Here is the libpoker-eval.so.1 file we used: libpoker-eval.so.1
You might need to put it in your executable path.
Please let me know if it still doesn’t work.
So, after our team tested play against yours, it seems that your bot has broken the rules of raising. Don’t know why dealer won’t stop you from doing that. The scenario I am talking about: crrrc preflop. you guys raised twice, which in our team’s opinion is illegal — each player is only allowed to raise once, the maximum pot being 140 after both rounds of betting.
So, after our team tested playing against yours, it seems that your bot has violated the rules of raising. Don’t know why dealer won’t stop you from doing that. The scenario I am talking about: crrrc preflop. you guys raised twice, which in our team’s opinion is illegal — each player is only allowed to raise once, the maximum pot being 140 after both rounds of betting.
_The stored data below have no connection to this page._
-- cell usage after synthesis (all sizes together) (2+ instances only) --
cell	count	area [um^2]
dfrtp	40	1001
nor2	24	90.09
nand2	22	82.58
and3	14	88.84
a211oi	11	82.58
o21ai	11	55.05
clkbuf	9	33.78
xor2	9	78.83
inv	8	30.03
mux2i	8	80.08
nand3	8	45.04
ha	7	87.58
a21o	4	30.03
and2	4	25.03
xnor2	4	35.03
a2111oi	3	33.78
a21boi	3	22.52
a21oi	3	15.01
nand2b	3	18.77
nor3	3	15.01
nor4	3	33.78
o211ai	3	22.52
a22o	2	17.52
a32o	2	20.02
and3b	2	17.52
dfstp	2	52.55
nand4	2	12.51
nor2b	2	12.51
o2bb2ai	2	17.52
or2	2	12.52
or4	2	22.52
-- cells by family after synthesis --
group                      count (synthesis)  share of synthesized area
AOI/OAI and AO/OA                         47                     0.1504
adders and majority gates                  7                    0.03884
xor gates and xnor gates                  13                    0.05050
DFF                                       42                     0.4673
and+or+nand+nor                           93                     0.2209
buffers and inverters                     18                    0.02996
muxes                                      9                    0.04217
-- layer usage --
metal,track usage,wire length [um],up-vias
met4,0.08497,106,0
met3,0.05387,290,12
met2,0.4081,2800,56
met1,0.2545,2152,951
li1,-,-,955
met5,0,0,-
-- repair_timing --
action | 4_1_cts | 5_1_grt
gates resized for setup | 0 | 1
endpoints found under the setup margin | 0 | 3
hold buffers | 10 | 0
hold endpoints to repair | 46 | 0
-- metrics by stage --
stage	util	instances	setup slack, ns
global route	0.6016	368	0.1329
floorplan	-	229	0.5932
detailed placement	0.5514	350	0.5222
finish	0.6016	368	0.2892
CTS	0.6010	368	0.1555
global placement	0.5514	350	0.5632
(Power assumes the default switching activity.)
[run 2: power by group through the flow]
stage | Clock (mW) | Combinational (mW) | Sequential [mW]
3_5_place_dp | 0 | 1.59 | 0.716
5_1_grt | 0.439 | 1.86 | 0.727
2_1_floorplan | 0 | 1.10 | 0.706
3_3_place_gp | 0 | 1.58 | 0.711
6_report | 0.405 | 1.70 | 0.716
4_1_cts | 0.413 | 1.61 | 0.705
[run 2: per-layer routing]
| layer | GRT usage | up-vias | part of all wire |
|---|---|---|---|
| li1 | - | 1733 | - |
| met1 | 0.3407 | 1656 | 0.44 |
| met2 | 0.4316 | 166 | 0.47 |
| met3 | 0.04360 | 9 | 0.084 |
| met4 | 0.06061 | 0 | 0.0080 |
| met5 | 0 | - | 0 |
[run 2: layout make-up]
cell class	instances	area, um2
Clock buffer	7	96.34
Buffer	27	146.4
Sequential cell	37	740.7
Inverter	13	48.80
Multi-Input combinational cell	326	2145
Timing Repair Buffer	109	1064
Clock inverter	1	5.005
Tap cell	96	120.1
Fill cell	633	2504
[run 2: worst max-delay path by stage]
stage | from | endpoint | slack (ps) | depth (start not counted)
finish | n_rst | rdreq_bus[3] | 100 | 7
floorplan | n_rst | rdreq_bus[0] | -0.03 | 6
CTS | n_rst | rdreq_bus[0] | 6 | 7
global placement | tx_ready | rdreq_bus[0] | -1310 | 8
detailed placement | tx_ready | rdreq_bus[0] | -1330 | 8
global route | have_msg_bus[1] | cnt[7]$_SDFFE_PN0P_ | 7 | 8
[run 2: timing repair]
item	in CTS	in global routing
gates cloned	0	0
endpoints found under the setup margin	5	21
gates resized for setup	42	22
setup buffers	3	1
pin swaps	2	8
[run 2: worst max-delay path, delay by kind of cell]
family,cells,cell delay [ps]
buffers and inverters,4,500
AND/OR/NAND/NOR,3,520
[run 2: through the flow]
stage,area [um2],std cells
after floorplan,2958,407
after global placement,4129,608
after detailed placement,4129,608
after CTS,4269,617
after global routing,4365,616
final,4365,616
<file path="src/rtl/flash_read_scheduler.sv">
// Round-robin scheduler sharing one SPI NOR flash (READ 0x03, mode 0, SCLK = clk/2)
// between two read clients; received bytes are tagged with the owning client id.
module flash_read_scheduler #(
    parameter int CS_IDLE_CYCLES = 4
) (
    input  logic        clk,
    input  logic        reset,
    input  logic        req0,
    input  logic [23:0] addr0,
    input  logic [7:0]  len0,
    output logic        ack0,
    input  logic        req1,
    input  logic [23:0] addr1,
    input  logic [7:0]  len1,
    output logic        ack1,
    output logic [7:0]  dataOut,
    output logic        dataValid,
    output logic        dataClient,
    output logic        dataLast,
    output logic        busy,
    output logic        flashClk,
    output logic        flashMosi,
    output logic        flashCs,
    input  logic        flashMiso
);
    localparam int GW = (CS_IDLE_CYCLES > 1) ? $clog2(CS_IDLE_CYCLES) : 1;
    localparam logic [GW-1:0] GAP_LAST = GW'(CS_IDLE_CYCLES - 1);

    typedef enum logic [2:0] {S_IDLE, S_CMD, S_ADDR, S_DATA, S_GAP} state_t;

    state_t        state_q, state_d;
    logic          phase_q, phase_d;
    logic [4:0]    bit_cnt_q, bit_cnt_d;
    logic [31:0]   shift_q, shift_d;
    logic [7:0]    rx_q, rx_d;
    logic [7:0]    byte_cnt_q, byte_cnt_d;
    logic [7:0]    len_q, len_d;
    logic          client_q, client_d;
    logic          last_grant_q, last_grant_d;
    logic [GW-1:0] gap_cnt_q, gap_cnt_d;
    logic          ack0_q, ack0_d, ack1_q, ack1_d;
    logic [7:0]    data_out_q, data_out_d;
    logic          data_valid_q, data_valid_d;
    logic          data_client_q, data_client_d;
    logic          data_last_q, data_last_d;
    logic          busy_q, busy_d;
    logic          sclk_q, sclk_d, mosi_q, mosi_d, cs_q, cs_d;
    logic          gnt;

    // When both clients ask, the one not served last time wins.
    assign gnt = (req0 && req1) ? ~last_grant_q : req1;

    always_comb begin
        state_d       = state_q;
        phase_d       = phase_q;
        bit_cnt_d     = bit_cnt_q;
        shift_d       = shift_q;
        rx_d          = rx_q;
        byte_cnt_d    = byte_cnt_q;
        len_d         = len_q;
        client_d      = client_q;
        last_grant_d  = last_grant_q;
        gap_cnt_d     = gap_cnt_q;
        ack0_d        = 1'b0;
        ack1_d        = 1'b0;
        data_out_d    = data_out_q;
        data_valid_d  = 1'b0;
        data_client_d = data_client_q;
        data_last_d   = 1'b0;
        busy_d        = busy_q;
        sclk_d        = sclk_q;
        mosi_d        = mosi_q;
        cs_d          = cs_q;
        case (state_q)
            S_IDLE: begin
                if (req0 || req1) begin
                    ack0_d       = ~gnt;
                    ack1_d       = gnt;
                    client_d     = gnt;
                    last_grant_d = gnt;
                    len_d        = gnt ? len1 : len0;
                    shift_d      = {8'h03, (gnt ? addr1 : addr0)};
                    mosi_d       = 1'b0;
                    sclk_d       = 1'b0;
                    cs_d         = 1'b0;
                    phase_d      = 1'b0;
                    bit_cnt_d    = 5'd0;
                    byte_cnt_d   = 8'd0;
                    busy_d       = 1'b1;
                    state_d      = S_CMD;
                end
            end
            S_CMD, S_ADDR: begin
                if (!phase_q) begin
                    phase_d = 1'b1;
                    sclk_d  = 1'b1;
                end else begin
                    phase_d   = 1'b0;
                    sclk_d    = 1'b0;
                    shift_d   = shift_q << 1;
                    mosi_d    = shift_q[30];
                    bit_cnt_d = bit_cnt_q + 5'd1;
                    if (bit_cnt_q == 5'd7) begin
                        state_d = S_ADDR;
                    end
                    // The 5-bit counter wraps to 0 here and then counts bits within each byte.
                    if (bit_cnt_q == 5'd31) begin
                        state_d = S_DATA;
                        mosi_d  = 1'b0;
                    end
                end
            end
            S_DATA: begin
                if (!phase_q) begin
                    phase_d = 1'b1;
                    sclk_d  = 1'b1;
                end else begin
                    phase_d   = 1'b0;
                    sclk_d    = 1'b0;
                    rx_d      = {rx_q[6:0], flashMiso};
                    bit_cnt_d = bit_cnt_q + 5'd1;
                    if (bit_cnt_q[2:0] == 3'd7) begin
                        data_out_d    = {rx_q[6:0], flashMiso};
                        data_valid_d  = 1'b1;
                        data_client_d = client_q;
                        if (byte_cnt_q == len_q) begin
                            data_last_d = 1'b1;
                            cs_d        = 1'b1;
                            gap_cnt_d   = '0;
                            state_d     = S_GAP;
                        end else begin
                            byte_cnt_d = byte_cnt_q + 8'd1;
                        end
                    end
                end
            end
            S_GAP: begin
                if (gap_cnt_q == GAP_LAST) begin
                    busy_d  = 1'b0;
                    state_d = S_IDLE;
                end else begin
                    gap_cnt_d = gap_cnt_q + 1'b1;
                end
            end
            default: begin
                cs_d    = 1'b1;
                sclk_d  = 1'b0;
                busy_d  = 1'b0;
                state_d = S_IDLE;
            end
        endcase
    end

    always_ff @(posedge clk) begin
        if (reset) begin
            state_q       <= S_IDLE;
            phase_q       <= 1'b0;
            bit_cnt_q     <= 5'd0;
            shift_q       <= 32'd0;
            rx_q          <= 8'd0;
            byte_cnt_q    <= 8'd0;
            len_q         <= 8'd0;
            client_q      <= 1'b0;
            last_grant_q  <= 1'b1;
            gap_cnt_q     <= '0;
            ack0_q        <= 1'b0;
            ack1_q        <= 1'b0;
            data_out_q    <= 8'd0;
            data_valid_q  <= 1'b0;
            data_client_q <= 1'b0;
            data_last_q   <= 1'b0;
            busy_q        <= 1'b0;
            sclk_q        <= 1'b0;
            mosi_q        <= 1'b0;
            cs_q          <= 1'b1;
        end else begin
            state_q       <= state_d;
            phase_q       <= phase_d;
            bit_cnt_q     <= bit_cnt_d;
            shift_q       <= shift_d;
            rx_q          <= rx_d;
            byte_cnt_q    <= byte_cnt_d;
            len_q         <= len_d;
            client_q      <= client_d;
            last_grant_q  <= last_grant_d;
            gap_cnt_q     <= gap_cnt_d;
            ack0_q        <= ack0_d;
            ack1_q        <= ack1_d;
            data_out_q    <= data_out_d;
            data_valid_q  <= data_valid_d;
            data_client_q <= data_client_d;
            data_last_q   <= data_last_d;
            busy_q        <= busy_d;
            sclk_q        <= sclk_d;
            mosi_q        <= mosi_d;
            cs_q          <= cs_d;
        end
    end

    assign ack0       = ack0_q;
    assign ack1       = ack1_q;
    assign dataOut    = data_out_q;
    assign dataValid  = data_valid_q;
    assign dataClient = data_client_q;
    assign dataLast   = data_last_q;
    assign busy       = busy_q;
    assign flashClk   = sclk_q;
    assign flashMosi  = mosi_q;
    assign flashCs    = cs_q;
endmodule

</file>
<file path="config.mk">
export PLATFORM = sky130hd
export DESIGN_NAME = flash_read_scheduler
export DESIGN_NICKNAME = d
export VERILOG_FILES = /design/src/rtl/flash_read_scheduler.sv
export SDC_FILE = /design/constraint.sdc
export NUM_CORES = 1
export LEC_CHECK = 0
export BUFFER_PORTS_ARGS = -buffer_cell sky130_fd_sc_hd__clkbuf_2
export CAP_MARGIN = 30
export CORE_ASPECT_RATIO = 1.5
export CORE_MARGIN = 10
export CORE_UTILIZATION = 49
export DETAILED_ROUTE_END_ITERATION = 8
export PLACE_DENSITY = 0.76
export RECOVER_POWER = 25
export SETUP_SLACK_MARGIN = 0.02
export SLEW_MARGIN = 15
export SYNTH_ARGS = -nofsm -noshare
export SYNTH_HDL_FRONTEND = slang
export SYNTH_SLANG_ARGS = --single-unit
</file>
<file path="constraint.sdc">
create_clock -name clk -period 1.95 [get_ports clk]
set_input_delay 0.0975 -clock clk [delete_from_list [all_inputs] [get_ports clk]]
set_output_delay 0.0975 -clock clk [all_outputs]
set_load 0.1 [all_outputs]
</file>
* Yosys cells after proc, flatten, opt, wreduce, memory -nomap -nowiden
Index checks and enable logic that the tools add are counted.
** Cells by class
- Equality and inequality tests :: 19
- Bitwise operators :: 10
- Multiplexer cells :: 44
- Add/sub/neg operators :: 3
- Reductions and logical operators :: 25
** Operators by type and width (count)
- $mux W31 :: 2
- $pmux W31 S2 :: 1
- $mux W8 :: 5
- $mux W24 :: 1
- $mux W3 :: 8
- $ne A2 B2 Y1 const B :: 8
- $pmux W8 S2 :: 1
- $reduce_and A5 Y1 :: 3
- $mux W1 :: 12
- $pmux W3 S4 :: 1
- $reduce_and A3 Y1 :: 4
- $reduce_or A3 Y1 :: 4
- $mux W5 :: 2
- $not A1 Y1 :: 10
- $pmux W5 S2 :: 1
- $pmux W1 S3 :: 3
- $add A8 B1 Y8 const B :: 1
- $eq A8 B8 Y1 :: 1
- $mux W2 :: 4
- $reduce_and A2 Y1 :: 4
- $reduce_bool A2 Y1 :: 4
- $reduce_and A7 Y1 :: 1
- $eq A3 B2 Y1 const B :: 2
- $eq A3 B3 Y1 const B :: 2
- other kinds (15) :: 16
** Word-level totals
- Word-level logic and storage cells :: 121
- Output and inout port bits :: 17
- Bits of input ports :: 69
- Bits in registers :: 84

* Longest topological paths before layout
Gate-level depths: netlist of run 1.
- Depth in word-level cells :: 5
- Mapped depth :: 8
- Depth with buffers taken out :: 7

* Least setup slack after synthesis of run 1
OpenSTA, ideal clock, no wires.
- Path kind :: flip-flop to flip-flop
- Start point :: register bit_cnt_q[0]
- End point :: register byte_cnt_q[3]
- Library setup time :: 0.117 ns
- Data required time :: 1.833 ns
- Setup slack :: 0.065 ns
- Period minus slack after synthesis :: 1.885 ns
- Buffers on the path :: 1
- Data arrival time :: 1.768 ns
- Stages on the path, launching flop included :: 9
- Cell sequence :: dfxtp_1 ha_1 ha_1 nand2_1 or3_1 buf_2 a21oi_2 o21ai_0 a32o_1
** On the way
- Word-level cells in the longest chain between the ends :: 3
** Ends and longest elaborated chain
- start, declared :: RTL line 33 : logic [4:0] bit_cnt_q, bit_cnt_d;
- start signal, assigned :: RTL line 179 : bit_cnt_q <= bit_cnt_d;
- $eq A3 B3 Y1 :: RTL line 122 : if (bit_cnt_q[2:0] == 3'd7) begin
- $ne A2 B2 Y1 (no source line)
- $reduce_and A5 Y1 (no source line)
- end signal, assigned :: RTL line 182 : byte_cnt_q <= byte_cnt_d;
- end, declared :: RTL line 36 : logic [7:0] byte_cnt_q, byte_cnt_d;
Every way passes these cells.
A chain may end at the register's enable or synchronous reset.

* Final worst setup path of run 1
- Start point :: register byte_cnt_q[4]
- End point :: register state_q[0]
** On the way
- Word-level cells in the longest chain between the ends :: 3
** Ends and longest elaborated chain
- $eq A8 B8 Y1 :: RTL line 126 : if (byte_cnt_q == len_q) begin
- $ne A2 B2 Y1 (no source line)
- $reduce_and A7 Y1 (no source line)
- end signal, assigned :: RTL line 177 : state_q <= state_d;
- end, declared :: RTL line 31 : state_t state_q, state_d;
Every way passes these cells.

==> metrics, run 1 <==
Site Rows=40; Synth Flop Type=dfxtp_1; Worst Slack Setup Final=0.08362 ns; Reg area=between 1500 and 2000 um^2; cell taking the most area after synthesis=dfxtp_1; pin count of the biggest net entering global routing=48; worst path arrival time=2.09 ns; CTS sink cnt=84; 1st-iter DRT viols=about 200; area fraction of the dominant cell type after synthesis=41.99%; Vias/cell=~5.5; CP max-delay cell=nor4_4; worst-margin pin slew=1.191 ns; port buffer count=85; Synth-to-Final Area Change=24.37%; setup slack at placement=0.04237 ns; post-detail-place hpwl=approximately 7400 um; Synth Instances=479; Starting Density=50.02%; # DRC=0; RR Endpoint=state_q[0]$_SDFFE_PP0P_; post-route ant nets=0; Final Hold Viols=0; fraction of layout cells with a size suffix above 1=a little under a quarter; first-pass GRT wire length=roughly 17000 um; Pre-Repair DR Iteration Count=4; Hold WC Path Type=primary input to flop; fillers=717; Setup Skew=0.005156 ns; synth cell count leaders=nand2_1, dfxtp_1, a21oi_1; GR met3 Demand/Resource=5.140%; Vias=approximately 3700; CP Cell Sequence=xor2_1 -> nor4_4 -> nand2_1 -> a211o_1 -> a311o_1; Core Region=8008 um^2; Die W=between 90 and 100 um; clock-pin slew of the registers on the worst-case setup and hold paths=0.06 ns; Setup CP Type=flop to flop; max-slew violations=0; leakage power=0.001980 uW; Worst setup SP type=flop; cell area after synthesis=4005 um^2; met2 Usage GRT=between 20 and 30%; area of the multi-input gates=2200 um^2; Hold EP=len_q[1]$_SDFFE_PP0P_; most numerous cell in the Yosys netlist=nand2_1; hold depth=3; Worst EP required=2.17 ns; Max Root-Sink Buffers=2; outcome=finished, final reports clean; CP endpoint kind=flop; final net count=between 600 and 700; htree depth=3; #FFs+latches synth=84; initial antenna violation count=0; Overflow after GRT=0; Die Ht=130.7 um; Syn. warnings=0; Power Density=1265 nW/um^2; wire per inst=around 15 um; Sum Neg Setup Slack=0 ns; post-layout min period=roughly 1.9 ns; maximum VDD drop=1.022 mV; Mean Syn Cell Area=between 8 and 9 um^2; GPL Wtd Cong=a little under 0.9; Max Clk Rate=0.5358 GHz; post-synthesis sequential area ratio=41.99%; DRT Wirelength=10190 um; Post-synth EDFFs=0; gr usage total=16.92%; delay of the slowest critical-path stage=about 0.4 ns; root buf cell=clkbuf_16; Skew-Pair Late Insertion Delay=0.34 ns; HP Start=len0[1]; die area=12260 um^2; IO Pins=86; reg2reg path depth=5; synth top area cells=dfxtp_1, nand2_1, a21oi_1; register-to-register setup slack=0.08 ns; met1 Usage GRT=between 10% and 20%; Rel. slew slack=20.93%; max-cap violations=0; vias in the first global route=approximately 3700; async set-reset flop share out of synthesis=0%; Reg2Reg Launch Point=byte_cnt_q[4]$_SDFFE_PP0P_; Final setup viols=0; Antenna Cells=0; CTS tree=built; clock buffer count from CTS=9; post-synth cell types=55; fin util=~62%; syn_nets=553; RSZ-0062 raised after global routing=no; share of the clock period used by the worst path=95.71%; worst-path maximum fanout=6; Most Crowded Layer GR=met2
-- sequential cells by signal, summed over array words and instances (netlist names), 2 cells and up --
| register | flops |
|---|---|
| shift_q | 31 |
| byte_cnt_q | 8 |
| dataOut | 8 |
| len_q | 8 |
| rx_q | 7 |
| bit_cnt_q | 5 |
| state_q | 3 |
| gap_cnt_q | 2 |
-- cells in the final DEF (no fill, tap or decap), types with 2 or more instances in the layout --
cell type and count:
a211oi_1 10, a21o_1 2, a21oi_1 62, a311oi_1 2, and3_1 2, buf_12 4
buf_4 25, clkbuf_1 24, clkbuf_16 9, clkbuf_2 68, clkinv_2 3, dfxtp_1 79
dfxtp_2 4, ha_1 4, inv_1 3, mux2i_1 31, nand2_1 95, nand2b_1 2
nand3_1 20, nand3b_1 3, nand4_1 3, nand4b_1 5, nor2_1 24, nor3_1 9
nor3_2 3, nor4_1 2, nor4_4 2, o211ai_1 24, o21ai_0 9, or3_1 3
xnor2_1 2, xor2_1 8
-- worst max path at each step --
stage | to | cells after the start | slack, ns | startpoint
after detailed placement | byte_cnt_q[4]$_SDFFE_PP0P_ | 7 | 0.04 | bit_cnt_q[1]$_SDFFE_PP0P_
after global routing | state_q[1]$_SDFFE_PP0P_ | 8 | 0.02 | bit_cnt_q[1]$_SDFFE_PP0P_
final | state_q[0]$_SDFFE_PP0P_ | 5 | 0.08 | byte_cnt_q[4]$_SDFFE_PP0P_
after global placement | byte_cnt_q[3]$_SDFFE_PP0P_ | 7 | 0.11 | bit_cnt_q[1]$_SDFFE_PP0P_
after floorplan | byte_cnt_q[3]$_SDFFE_PP0P_ | 8 | 0.06 | bit_cnt_q[0]$_SDFFE_PP0P_
after CTS | byte_cnt_q[6]$_SDFFE_PP0P_ | 8 | 0.0003 | bit_cnt_q[1]$_SDFFE_PP0P_
-- kinds of logic (layout without fill, tap and decap cells) --
group / Yosys count / count (layout) / synth area share (%)
AO/OA/AOI/OAI: 124 / 124 / 19.12
XOR/XNOR: 11 / 11 / 2.593
adder cells (fa/ha/maj): 5 / 5 / 1.562
buffers and inverters: 40 / 137 / 4.811
flip-flops: 84 / 84 / 41.99
multiplexers: 32 / 32 / 8.029
AND/OR/NAND/NOR: 183 / 183 / 21.90
-- what timing repair did --
item / in CTS / in global routing
endpoints found under the hold margin: 1 / 0
gates cloned: 0 / 0
buffers inserted: 0 / 3
endpoints found under the setup margin: 2 / 13
gates resized for setup: 1 / 14
hold buffers: 1 / 0
pin swaps: 0 / 4
-- power breakdown --
part / leakage (uW) / total (uW) / internal (uW) / switching, uW
sequential: 0.000688 / 2350 / 2090 / 264
combinational: 0.00117 / 2460 / 947 / 1510
clock: 0.000126 / 1490 / 849 / 636
-- through the flow --
stage | area [um^2] | total power [uW] | hold WS, ns | cells
floorplan | 4005 | 4081 | 0.2335 | 479
global placement | 4671 | 4718 | 0.3515 | 662
detailed placement | 4671 | 4795 | 0.3567 | 662
CTS | 4940 | 6295 | 0.08963 | 678
global route | 4981 | 6726 | 0.09734 | 681
finish | 4981 | 6299 | 0.09387 | 681
-- per-layer routing --
metal	wire length, um	vias up	part of all wire, %
met3	555	14	5.4
met1	4297	1737	42
met4	186	0	1.8
li1	-	1880	-
met2	5150	99	51
met5	0	-	0
-- critical path, delay by kind of cell (launching register included) --
family | cells | cell delay, ns
flops | 1 | 0.36
compound gates | 2 | 0.65
simple gates | 2 | 0.55
xor+xnor | 1 | 0.19
-- cell type report --
class	count	share of cell area, %
inverters	3	0.2261
flip-flops and latches	84	33.94
clock inverters	3	0.3014
well taps	105	2.638
repair buffers	119	13.99
clock buffers	12	4.748
multi-input cells	355	44.16
No activity file was read; power rests on OpenSTA's default activity.
==> run 2, diff against run 1 <==
Settings changed: REMOVE_ABC_BUFFERS set to 1.
==> metrics, run 2 (synthesis gave the netlist of run 1 again) <==
delay of the slowest critical-path stage=0.37 ns (was 0.40 ns); Worst setup SP type=flop (unchanged); post-layout min period=1.842 ns (was 1.866 ns); clock buffer count from CTS=9 (unchanged); Sum Neg Setup Slack=0 ns (unchanged); max-slew violations=0 (unchanged); Final setup viols=0 (unchanged); port buffer count=85 (unchanged); GPL Wtd Cong=0.9039 (was 0.8729); Power Density=1312 nW/um^2 (was 1265 nW/um^2); number of flip-flops in the largest register=31 (unchanged); Die W=93.82 um (unchanged); fillers=720 (was 717); share of the clock period used by the worst path=94.47% (was 95.71%); CTS sink cnt=84 (unchanged); gr usage total=16.70% (was 16.92%); vias in the first global route=3691 (was 3747); Sw Share=36.98% (was 38.33%); outcome=finished, final reports clean (unchanged); 1st-iter DRT viols=251 (was 198); CTS tree=built (unchanged); final net count=639 (was 646); Rel. slew slack=20.84% (was 20.93%); leakage power=0.001978 uW (was 0.001980 uW); # DRC=0 (unchanged); Biggest register=shift_q (unchanged); root buf cell=clkbuf_16 (unchanged); die area=12260 um^2 (unchanged); Die Ht=130.7 um (unchanged); CP Cell Sequence=ha_4 -> ha_1 -> nand2_1 -> buf_4 -> a31oi_4 -> o2bb2ai_2 -> a211o_1 -> a311o_1 (was xor2_1 -> nor4_4 -> nand2_1 -> a211o_1 -> a311o_1); Vias=3684 (was 3730); post-route ant nets=0 (unchanged); most frequent cells in the layout=nand2_1, dfxtp_1, clkbuf_2 (unchanged); pin count of the biggest net entering global routing=48 (unchanged); post-detail-place hpwl=7325 um (was 7406 um); Skew-Pair Late Insertion Delay=0.34 ns (about the same); IO Pins=86 (unchanged); power share of the clock group=26.9% (was 23.6%); clock-pin slew of the registers on the worst-case setup and hold paths=0.06 ns (about the same); htree depth=3 (unchanged); first-pass GRT wire length=16760 um (was 16950 um); max-cap violations=0 (unchanged); Design Power=6556 uW (was 6299 uW); fraction of layout cells with a size suffix above 1=23.20% (was 23.44%); DRT Wirelength=9926 um (was 10190 um); Site Rows=40 (unchanged); Logic pwr share=37.1% (was 39.1%); Reg area=1689 um^2 (was 1690 um^2); area of the multi-input gates=2205 um^2 (was 2200 um^2); Hold WC Path Type=primary input to flop (unchanged); CP endpoint kind=flop (unchanged); Starting Density=50.02% (unchanged); Setup CP Type=flop to flop (unchanged); Synth-to-Final Area Change=24.74% (was 24.37%); maximum VDD drop=0.6971 mV (was 1.022 mV); CP max-delay cell=dfxtp_4 (was nor4_4); Core Region=8008 um^2 (unchanged); worst-margin pin slew=1.192 ns (was 1.191 ns); commonest non-fill, non-tap cell in the layout=nand2_1 (unchanged); switching pwr=2425 uW (was 2414 uW); Antenna Cells=0 (unchanged); Vias/cell=5.466 (was 5.477); worst path arrival time=2.07 ns (was 2.09 ns); Max Root-Sink Buffers=2 (unchanged); Pre-Repair DR Iteration Count=4 (unchanged); Worst EP required=2.18 ns (was 2.17 ns); Int Power=4131 uW (was 3885 uW); Seq pwr share=35.9% (was 37.4%); RSZ-0062 raised after global routing=no (unchanged); initial antenna violation count=0 (unchanged); Final Hold Viols=0 (unchanged); Max Clk Rate=0.5428 GHz (was 0.5358 GHz); Setup Skew=0.005656 ns (was 0.005156 ns); worst-path maximum fanout=4 (was 6); Overflow after GRT=0 (unchanged); wire per inst=14.73 um (was 14.96 um)
-- run 2: worst paths after layout --
path                              to  slack (ns)                       from  cells after the start
max          state_q[0]$_SDFFE_PP0P_        0.11  bit_cnt_q[0]$_SDFFE_PP0P_                      8
min          dataOut[0]$_SDFFE_PP0P_      0.0003                  flashMiso                      3
max reg2reg  state_q[0]$_SDFFE_PP0P_        0.11  bit_cnt_q[0]$_SDFFE_PP0P_                      8
min reg2reg  shift_q[0]$_SDFFE_PP0P_        0.45    shift_q[0]$_SDFFE_PP0P_                      2
-- run 2: worst max-delay path, delay by kind of cell, from the launching register on --
kind | cells | cell delay (ns)
compound gates | 4 | 0.87
flops | 1 | 0.37
fa+ha+maj | 2 | 0.27
buf+inv | 1 | 0.17
simple gates | 1 | 0.06
-- run 2: area by class of cell --
class | count | area share (%)
Clock buffer | 10 | 4.583
Clock inverter | 5 | 1.553
Inverter | 3 | 0.2254
Multi-Input combinational cell | 355 | 44.13
Sequential cell | 84 | 33.81
Tap cell | 105 | 2.630
Timing Repair Buffer | 112 | 13.07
We find the “bug” also. That should be the problem of the dealer. Or, as we understand it, ‘maxraise’ actually means maximum number of “re-reraises”.
As Ben and I understand it, the maximum number of raises is literally the maximum number of raises — reraising plays no part.
That’s how we initially interpreted it, but the dealer seems to interpret the maxRaises value in the game definition as the number of re-raises. To get a game with a limit of two raises we set maxRaises to 1.
Yes, it looks like there is a dealer bug. The result of raiseIsValid is correct, but if a player tries to raise when a raise is invalid, the dealer allows it.
A quick patch for this is to change line 822 of game.c to return 0 instead of -1. It should be:
This one of the dangers of C – since there is no boolean type, 0 is used as FALSE, but then sometime the wrong value is returned!
(I know some of you were hoping to exploit this in the final tournament, but I will report the problem to them, so it will probably be fixed. For our tournament, I will use a fixed server.)
Starting to feel uneasy about this whole protocol now. Anyway, when we found the isValidAction problem, we interpreted it as a problem with how we are using the API. So instead of patching their codes (we didn’t want to mess up the dealer), we patched our own by using isValidAction(…)<=0
So now we have a (possibly buggy) dealer that does allow two raises, even with maxRaises set to 2.
So yea, if we want to re-fix the dealer and everything so that maxRaises =2 actually does mean two raises in total, the line to fix would be in game.c, raiseIsValid()
if( numRaises( curState ) > game->maxRaises[ curState->round ] ) {
/* ‘>’ was ‘>=’ */
But are we sure we are not misinterpreting the protocol?
no wait, ignore my last comment
Ok, I just re-tested it. It seems like fixing the dealer bug (returning 0 instead of -1) takes care of that problem … in other words, we didn’t have to set maxRaises to 1, we left it to 2.
That is correct. I was changing the game definition file because we weren’t aware of the dealer bug at the time.